Spider editor

The Spider editor contains a unique name for this spider.

The spider editor contains the following tabs:

General

Field Description

Maximum hops

Optional. Limits the depth of the crawl to a maximum number of hops from the root URL (see below). The value must be an integer greater than zero. If no value is provided, the maximum number of hops is unlimited.

Maximum depth

Optional. Limits the depth of the crawl to a maximum depth of URL path. The value must be an integer greater than zero. If no value is provided, the maximum path depth is unlimited.

Agent name

Identifies the name of the spider as it will be referred to in the User-agent field of a robots.txt file. Required if you are following the robots.txt standard.

Differential crawl URL

Optional. When configuring a spider to perform a differential crawl, the differential crawl URL specifies a file location to store the spider's state between Forge executions. This file is read in at the beginning of a differential crawl to enqueue URLs from previous crawls and may be updated during the crawl.

Ignore robots

When checked, the spider does not adhere to the robots.txt standard, which tells the spider which files it can crawl. By default, the spider follows the standard and looks for robots.txt on the server.

Disable cookies

When checked, the spider refuses cookies sent from a host server during a crawl.

Root URLs

The Root URLs tab is where you manage root URLs, which specify the location from which the spider starts crawling. There must be at least one root URL specified for each spider.

URL Configuration

The URL Configuration tab is where you manage enqueue URLs and URL filters.

Field Description

Enqueue URLs

Optional. Takes each URL link from a specified property and adds them to the queue for further filtering.

URL filters

Optional.

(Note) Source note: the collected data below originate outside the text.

==> src/rtl/rom_access_ctrl.sv <==
// Two-port round-robin front end for a single combinational ROM, with
// programmable wait states and per-port valid/ready response registers.
module rom_access_ctrl #(
  parameter int DATA_WIDTH  = 32,
  parameter int ADDR_WIDTH  = 32,
  parameter int WAIT_STATES = 0
) (
  input  logic                  i_clock,
  input  logic                  i_reset,
  input  logic                  i_a_req,
  input  logic [ADDR_WIDTH-1:0] i_a_addr,
  output logic                  o_a_gnt,
  output logic                  o_a_rvalid,
  output logic [DATA_WIDTH-1:0] o_a_rdata,
  input  logic                  i_a_rready,
  input  logic                  i_b_req,
  input  logic [ADDR_WIDTH-1:0] i_b_addr,
  output logic                  o_b_gnt,
  output logic                  o_b_rvalid,
  output logic [DATA_WIDTH-1:0] o_b_rdata,
  input  logic                  i_b_rready,
  output logic [ADDR_WIDTH-1:0] o_mem_addr,
  input  logic [DATA_WIDTH-1:0] i_mem_rdata,
  output logic                  o_busy
);

  typedef enum logic {ST_IDLE, ST_WAIT} state_t;

  localparam logic [3:0] WS = 4'(WAIT_STATES);

  state_t                state_q, state_d;
  logic [3:0]            cnt_q, cnt_d;
  logic                  prefer_b_q;
  logic                  cur_b_q;
  logic [ADDR_WIDTH-1:0] addr_q;
  logic                  a_rvalid_q, b_rvalid_q;
  logic [DATA_WIDTH-1:0] a_rdata_q, b_rdata_q;

  logic                  elig_a, elig_b;
  logic                  gnt_a, gnt_b, gnt_any;
  logic [ADDR_WIDTH-1:0] gnt_addr;
  logic                  cap_a, cap_b;

  always_comb begin
    elig_a   = i_a_req && (!a_rvalid_q || i_a_rready);
    elig_b   = i_b_req && (!b_rvalid_q || i_b_rready);
    gnt_a    = 1'b0;
    gnt_b    = 1'b0;
    // Grants are masked during reset so every output reads 0 while it is held.
    if (state_q == ST_IDLE && !i_reset) begin
      if (elig_a && (!elig_b || !prefer_b_q)) gnt_a = 1'b1;
      else if (elig_b)                         gnt_b = 1'b1;
    end
    gnt_any  = gnt_a | gnt_b;
    gnt_addr = gnt_b ? i_b_addr : i_a_addr;
    o_mem_addr = gnt_any ? gnt_addr : addr_q;

    state_d = state_q;
    cnt_d   = cnt_q;
    cap_a   = 1'b0;
    cap_b   = 1'b0;
    if (WAIT_STATES == 0) begin
      cap_a = gnt_a;
      cap_b = gnt_b;
    end else if (gnt_any) begin
      state_d = ST_WAIT;
      cnt_d   = WS;
    end else if (state_q == ST_WAIT) begin
      cnt_d = cnt_q - 4'd1;
      if (cnt_q == 4'd1) begin
        state_d = ST_IDLE;
        cap_a   = !cur_b_q;
        cap_b   = cur_b_q;
      end
    end
  end

  always_ff @(posedge i_clock or posedge i_reset) begin
    if (i_reset) begin
      state_q    <= ST_IDLE;
      cnt_q      <= 4'd0;
      prefer_b_q <= 1'b0;
      cur_b_q    <= 1'b0;
      addr_q     <= '0;
    end else begin
      state_q <= state_d;
      cnt_q   <= cnt_d;
      if (gnt_any) begin
        prefer_b_q <= gnt_a;
        cur_b_q    <= gnt_b;
        addr_q     <= gnt_addr;
      end
    end
  end

  // A capture on the same edge as an accept keeps rvalid high with fresh data.
  always_ff @(posedge i_clock or posedge i_reset) begin
    if (i_reset) begin
      a_rvalid_q <= 1'b0;
      a_rdata_q  <= '0;
      b_rvalid_q <= 1'b0;
      b_rdata_q  <= '0;
    end else begin
      if (cap_a) begin
        a_rvalid_q <= 1'b1;
        a_rdata_q  <= i_mem_rdata;
      end else if (a_rvalid_q && i_a_rready) begin
        a_rvalid_q <= 1'b0;
      end
      if (cap_b) begin
        b_rvalid_q <= 1'b1;
        b_rdata_q  <= i_mem_rdata;
      end else if (b_rvalid_q && i_b_rready) begin
        b_rvalid_q <= 1'b0;
      end
    end
  end

  assign o_a_gnt    = gnt_a;
  assign o_b_gnt    = gnt_b;
  assign o_a_rvalid = a_rvalid_q;
  assign o_a_rdata  = a_rdata_q;
  assign o_b_rvalid = b_rvalid_q;
  assign o_b_rdata  = b_rdata_q;
  assign o_busy     = (state_q == ST_WAIT);

endmodule

==> config.mk <==
export PLATFORM = sky130hd
export DESIGN_NAME = rom_access_ctrl
export DESIGN_NICKNAME = d
export VERILOG_FILES = /design/src/rtl/rom_access_ctrl.sv
export SDC_FILE = /design/constraint.sdc
export NUM_CORES = 1
export LEC_CHECK = 0
export CAP_MARGIN = 20
export CORE_ASPECT_RATIO = 1.1
export CORE_MARGIN = 4
export CORE_UTILIZATION = 45
export CTS_BUF_LIST = sky130_fd_sc_hd__clkbuf_8
export DETAILED_ROUTE_END_ITERATION = 12
export HOLD_SLACK_MARGIN = 0.15
export MAX_ROUTING_LAYER = met4
export PLACE_DENSITY = 0.88
export SLEW_MARGIN = 0
export SYNTH_ARGS = -nofsm -noshare
export SYNTH_HDL_FRONTEND = slang
export SYNTH_SLANG_ARGS = --single-unit
export TNS_END_PERCENT = 30
==> constraint.sdc <==
create_clock -name i_clock -period 11.93 [get_ports i_clock]
set_clock_uncertainty 0.2 [all_clocks]
set_input_delay 2.386 -clock i_clock [delete_from_list [all_inputs] [get_ports i_clock]]
set_output_delay 2.386 -clock i_clock [all_outputs]
set_load 0.005 [all_outputs]
==> reports/results.ini, run 1 <==
[run_status]
outcome=finished clean

[timing]
final_max_slew_viol_count=0
max_slew_margin_pct=46.62
hold_violations=0
worst_pin_slew_ns=0.8007
fin_crit_ns=7.794
tns_ns=0
timing.final.crit_share_pct=65.33
setup_viol=0
rsz0062_at_grt=no
hold_ws_ns=0.2816
fmax_ghz=0.1283

[route]
drcViolationCount=0
routed-via-count=3739
antenna_left=0
dr.pass1.iters=4
avgRoutedWirePerCell_um=18.00
drt_iter0_drc=114
routed_via_density=5.296
wirelength_um=12710

[pwr]
power_frac_clock_pct=19.9
ir_drop_mv=0.08878
powerDensity_nw_per_um2=153.2
p_seq_share_pct=45.1
p_switching_mw=0.2802
swShare_pct=28.25
p_int_mw=0.7116
p_comb_share_pct=35.0
p_leak_nw=2.848

[layout]
area_growth_pct=53.90
final_nets=689
drive_gt1_share_pct=10.64
n_antenna_cell=0

[clock_network]
h-tree-depth=3
insertion_delay_ns=0.35
postCtsSetupRepairBufs=0
cts_sinks=99
hold_buffers=0
clk_path_buf_depth=2
tritoncts=yes
cts_root_buf=clkbuf_8
cts_made_buffers=9
clk_pin_slew_worst_paths_ns=0.09
cts.repair.resized=0

[logic_synthesis]
synth_top_area_share_pct=58.89
synth_fp_nets=500
ys_ff_latch=99
synth_area_um2=4207
yosysWarnings=0
synthCells=398
yosysUniqueCellTypes=28
yosysSeqAreaShare_pct=58.89
synth_top_area_cell=dfrtp_1
avgSynthCellArea_um2=10.57
ys_top_cells_by_area=dfrtp_1 (59%), nand2_1 (8.7%), mux2_2 (7.5%)

[worst_setup_path]
max_stage_delay_ns=0.55
cp_slowest_cell=clkdlybuf4s50_1
end_kind=primary output
path_cells=clkdlybuf4s50_1, buf_4, inv_4, and3_4, nand2_2, inv_2, clkdlybuf4s50_1
crit_buf_inv=5
critPathTopFamily=buffers and inverters
crit_fanout=35
setup.worst_path.class=in2out
cpMostUsedCell=clkdlybuf4s50_1
crit_arrival_ns=5.21
required_ns=9.34
critPathLaunchType=input port

[global_routing]
grt_pass1_vias=4016
grt_usage_pct=23.91
antenna_found_initial=0
grt_pass1_wl_um=19830
grt_max_degree=83
overflow=0

[floorplanning]
num_rows=36
core_area_um2=9009
die-height_um=109.4
io_pins=203
start_util_pct=46.69
die-area_um2=10960
die_width_um=100.2

[placement]
dp_hpwl_um=8851
gp_congestion=0.8842
numPortBuffers=201

[worst_hold_path]
hold_path.class=reg2reg

[run]
cap_violations=0

-- cells in the final DEF, fill, tap and decap left out, types with 2 or more instances in the layout --
cell             Yosys  final
a21oi_1             27     27
mux2_4               4      4
nand2_1             98     98
dfrtp_1             99     99
clkinvlp_4           0      2
nor2_1              28     28
o21ai_0             37     37
mux2_2              28     28
clkdlybuf4s50_1      0    201
buf_4                5      3
inv_2                2      2
buf_16               0      2
clkbuf_8             0     11
o31ai_1             27     27
mux2i_1              5      5
clkinv_2             0      2
-- layer usage --
layer / share of wire [%] / GRT usage [%] / up-vias
met4: 2.6 / 10.59 / 0
met3: 7.1 / 5.711 / 30
met2: 51 / 39.58 / 165
met5: 0 / - / -
li1: - / - / 1715
met1: 39 / 27.81 / 1829
-- power by group through the flow --
stage | Sequential (mW) | Clock [mW] | Combinational (mW)
after floorplan | 0.455 | 0 | 0.118
after global placement | 0.449 | 0 | 0.336
after detailed placement | 0.454 | 0 | 0.345
after CTS | 0.448 | 0.202 | 0.347
after global routing | 0.456 | 0.216 | 0.376
final | 0.447 | 0.197 | 0.347
-- tightest hold or removal path, cell delays in order (launching register included) --
cell and delay, ns:
dfrtp_1 0.35, nand2_1 0.05, nand2_1 0.05
-- synthesized netlist by cell type --
master / instances
buf_2: 9
mux2_4: 4
clkbuf_1: 10
inv_2: 2
nor2_1: 28
mux2i_1: 5
nand3_2: 1
nand2b_4: 1
buf_4: 5
nand2b_2: 1
o21ai_0: 37
or2_1: 1
a21oi_1: 27
conb_1: 1
buf_6: 5
a22oi_4: 1
and2b_1: 1
nand2_2: 1
o211ai_2: 1
nand2_1: 98
nor2b_1: 1
mux2_2: 28
nand2b_1: 1
dfrtp_1: 99
inv_1: 1
and3_4: 1
o31ai_1: 27
a31oi_1: 1
-- state kept, by name (all words and copies together), names as in the netlist --
register,cells
prefer_b_q,1
addr_q,32
o_a_rvalid,1
o_b_rvalid,1
o_a_rdata,32
o_b_rdata,32
-- kinds of logic after synthesis --
family	Yosys count	share of synthesized area (%)
AND/OR/NAND/NOR	135	13.06
flip-flops	99	58.89
AO/OA/AOI/OAI	94	13.38
multiplexers	37	10.11
buffers and inverters	32	4.462
other	1	0.08915
-- metrics by stage --
| step | instance area (um^2) | worst slack, ns | std cells | total power [mW] | utilization [%] |
|---|---|---|---|---|---|
| after CTS | 6399 | 3.849 | 703 | 0.9973 | 71.03 |
| after detailed placement | 6218 | 3.850 | 687 | 0.7993 | 69.03 |
| after floorplan | 4207 | 3.671 | 398 | 0.5732 | - |
| after global placement | 6218 | 3.994 | 687 | 0.7852 | 69.03 |
| after global routing | 6474 | 3.936 | 706 | 1.048 | 71.86 |
| final | 6474 | 4.136 | 706 | 0.9918 | 71.86 |
-- area by class of cell --
class,count,area [um^2]
sequential,99,2477
inverter,3,13.76
tap,114,142.6
multi-input combinational,267,1550
clock buffer,11,151.4
fill,650,2535
timing repair buffer,207,2110
clock inverter,5,28.78
-- final timing paths --
kind | cells past startpoint | slack, ns | start | end
min | 2 | 0.28 | o_b_rdata[28] | o_b_rdata[28]
max | 7 | 4.14 | i_reset | o_a_gnt
min reg2reg | 2 | 0.28 | o_b_rdata[28] | o_b_rdata[28]
min in group asynchronous | 3 | 2.34 | i_reset | o_b_rdata[14]
max in group asynchronous | 5 | 8.22 | i_reset | o_a_rdata[8]
max reg2reg | 5 | 9.14 | o_b_rvalid | o_a_rdata[0]
Power figures use the tool's default switching activity.
==> run 2: changes to the inputs <==
--- a/config.mk
+++ b/config.mk
@@ -8,12 +8,12 @@
 export CAP_MARGIN = 20
 export CORE_ASPECT_RATIO = 1.1
 export CORE_MARGIN = 4
-export CORE_UTILIZATION = 45
+export CORE_UTILIZATION = 38
 export CTS_BUF_LIST = sky130_fd_sc_hd__clkbuf_8
 export DETAILED_ROUTE_END_ITERATION = 12
 export HOLD_SLACK_MARGIN = 0.15
 export MAX_ROUTING_LAYER = met4
-export PLACE_DENSITY = 0.88
+export PLACE_DENSITY = 0.79
 export SLEW_MARGIN = 0
 export SYNTH_ARGS = -nofsm -noshare
 export SYNTH_HDL_FRONTEND = slang
==> constraint.sdc (replaced) <==
create_clock -name i_clock -period 6.4 [get_ports i_clock]
set_clock_uncertainty 0.2 [all_clocks]
set_input_delay 1.28 -clock i_clock [delete_from_list [all_inputs] [get_ports i_clock]]
set_output_delay 1.28 -clock i_clock [all_outputs]
set_load 0.005 [all_outputs]
==> reports/results.ini, run 2 (synthesis results as in run 1) <==
[layout]
final_common_cell=clkdlybuf4s50_1
utilization_pct=59.88  ; -12 points
area_growth_pct=54.61
fill_cells=929  ; +43%
multi_input_area_um2=1550  ; unchanged
n_antenna_cell=0  ; unchanged
final_nets=691  ; +0.29%
drive_gt1_share_pct=10.61  ; -0.036 points
regArea_um2=2477  ; unchanged
layout_common_cells=clkdlybuf4s50_1 (201), dfrtp_1 (99), nand2_1 (98)

[route]
wirelength_um=12460  ; -1.9%
dr.pass1.iters=4  ; unchanged
routed_via_density=5.004  ; -5.5%
avgRoutedWirePerCell_um=16.82  ; -6.5%
routed-via-count=3708  ; -0.83%
drt_iter0_drc=226  ; +98%
antenna_left=0  ; unchanged
drcViolationCount=0  ; unchanged

[timing]
worst_pin_slew_ns=0.7129  ; -0.08787 ns
tns_ns=0  ; unchanged
timing.final.crit_share_pct=81.58
max_slew_margin_pct=52.48  ; +5.9 points
hold_violations=0  ; unchanged
rsz0062_at_grt=no
final_max_slew_viol_count=0  ; unchanged
setup_viol=0  ; unchanged
fmax_ghz=0.1915
fin_crit_ns=5.221

[floorplanning]
start_util_pct=38.73  ; -8.0 points
core_area_um2=10860  ; +21%
die_width_um=108.3  ; +8.1%
die-height_um=118.4  ; +8.2%
die-area_um2=12820  ; +17%
io_pins=203  ; unchanged
num_rows=40  ; +11%

[global_routing]
grt_pass1_vias=3970  ; -1.1%
grt_pass1_wl_um=19660  ; -0.87%
grt_usage_pct=19.92  ; -4.0 points
overflow=0  ; unchanged
antenna_found_initial=0  ; unchanged
grt_max_degree=58  ; -30%

[run]
cap_violations=0  ; unchanged

[pwr]
p_leak_nw=2.857  ; +0.30%
ir_drop_mv=0.1515  ; +71%
powerDensity_nw_per_um2=286.4  ; +87%

[clock_network]
cts_root_buf=clkbuf_8
cts_sinks=99  ; unchanged
cts.repair.resized=0  ; unchanged
h-tree-depth=3  ; unchanged
insertion_delay_ns=0.36  ; about the same
hold_buffers=0  ; unchanged
cts_made_buffers=9  ; unchanged
clk_pin_slew_worst_paths_ns=0.09  ; about the same
tritoncts=yes
clk_path_buf_depth=2  ; unchanged
postCtsSetupRepairBufs=0  ; unchanged

[placement]
numPortBuffers=201  ; unchanged
dp_hpwl_um=9027  ; +2.0%
gp_congestion=0.7939  ; -10%

[worst_setup_path]
r2r_cells=5  ; unchanged
r2r_slack_ns=3.97  ; -5.17 ns
reg2reg_from=o_b_rvalid
end_kind=primary output
crit_fanout=32  ; -8.6%
r2r_end=o_a_rdata[7]
setup.worst_path.class=in2out
critPathLaunchType=input port
crit_arrival_ns=3.74  ; -1.47 ns
required_ns=4.92  ; -4.42 ns

[worst_hold_path]
min_to=o_b_rdata[24]
hold_path_depth=2  ; unchanged
hp-start=o_b_rdata[24]
hold_path.class=reg2reg

[run_status]
outcome=finished clean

Provides pattern matching capabilities to control document filtering.

Timeout

The Timeout tab is where you manage connection and fetch timing. It contains the following fields:

Option Description

Maximum time spent fetching a URL

When checked, type the time in seconds.

Maximum time to wait for a connection to be made

When checked, type the time in seconds.

Abort fetch if transfer rate falls below

When checked, type the bytes per second and the number of seconds.

Proxy

The Proxy tab is where you establish the use of proxy servers. It contains the following fields:

Option Description

Proxy mode list

Choose whether to use no proxy servers, a single proxy server, or separate proxy servers for HTTP and HTTPS requests.

HTTP proxy server

The hostname and port number for the HTTP proxy server (if one is being used).

HTTPS proxy server

The hostname and port number for the HTTPS proxy server (if one is being used).

Bypass URLs

When clicked, opens the Bypass URLs editor, where you specify the list of URLs that should be fetched directly, bypassing any proxy servers.

Sources

Required. A choice of record server components in the project.

Comment

Optional. Provides a way to associate comments with a pipeline component.